Abstract

The thesis explores the encounter between psychoanalysis and literature in Lacan's reading of Joyce, and the new possibilities it opens for literary theory. In introduction, it considers how the publipation of Lacan's work in English has obscured these possibilities, and contributed to certain misunderstandings of Lacan (for instance, around the term 'writing' as invoked by some Joycean critics). Part I sets out the question of the aesthetic in Freud (his readings of Hamlet and Michaelangelo's statue Moses), and traces its transformation in Lacan's earlier work, up to the introduction of anamorphosis. Part II returns to Lacan's introduction of the term 'subject' to psychoanalysis, in a representational economy governed by a specifically 'phallocentric' politics (the privileging of the Name-of-the-Father as the safeguard against psychosis); and charts the 'subversion' of this economy by writing—firstly in its contestation by Jacques Derrida in the name of an ungovernable differance of writing, and subsequently (in the 1970s) in Lacan's own elaboration of a 'writing' which is increasingly associated with a 'real' incommensurable with the subject's truth. The final avatar of this real is Lacan's Borromean knot, which the thesis presents in order to show how it provides the basis for the reading of Joyce as sint home.

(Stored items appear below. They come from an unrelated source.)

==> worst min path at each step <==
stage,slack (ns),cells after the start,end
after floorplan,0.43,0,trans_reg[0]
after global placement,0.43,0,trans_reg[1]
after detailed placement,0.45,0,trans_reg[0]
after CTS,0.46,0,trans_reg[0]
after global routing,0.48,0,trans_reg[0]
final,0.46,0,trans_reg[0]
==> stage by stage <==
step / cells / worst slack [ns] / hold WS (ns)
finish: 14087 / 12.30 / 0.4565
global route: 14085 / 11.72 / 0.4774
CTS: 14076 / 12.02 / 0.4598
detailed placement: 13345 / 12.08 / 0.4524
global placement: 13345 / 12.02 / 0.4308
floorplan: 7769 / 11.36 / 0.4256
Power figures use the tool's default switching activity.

Part III traces this reading, weaving it together with an account of the encounter between Joyce and psychoanalysis, both in the historical real and 'in theory' (chiefly, the encounter with Jung). The question of the author is reworked in terms of Lacan's notion of Joyce as a 'writing-being'; the 'death of the author' proposed by Roland Barthes is shown to elide precisely the central stake of Lacan's concept of writing: its non-metaphorical relation to the real. A translation of Lacan's seminar Le Sinthome (SXXIII, 1975-6) is given as an appendix to the thesis.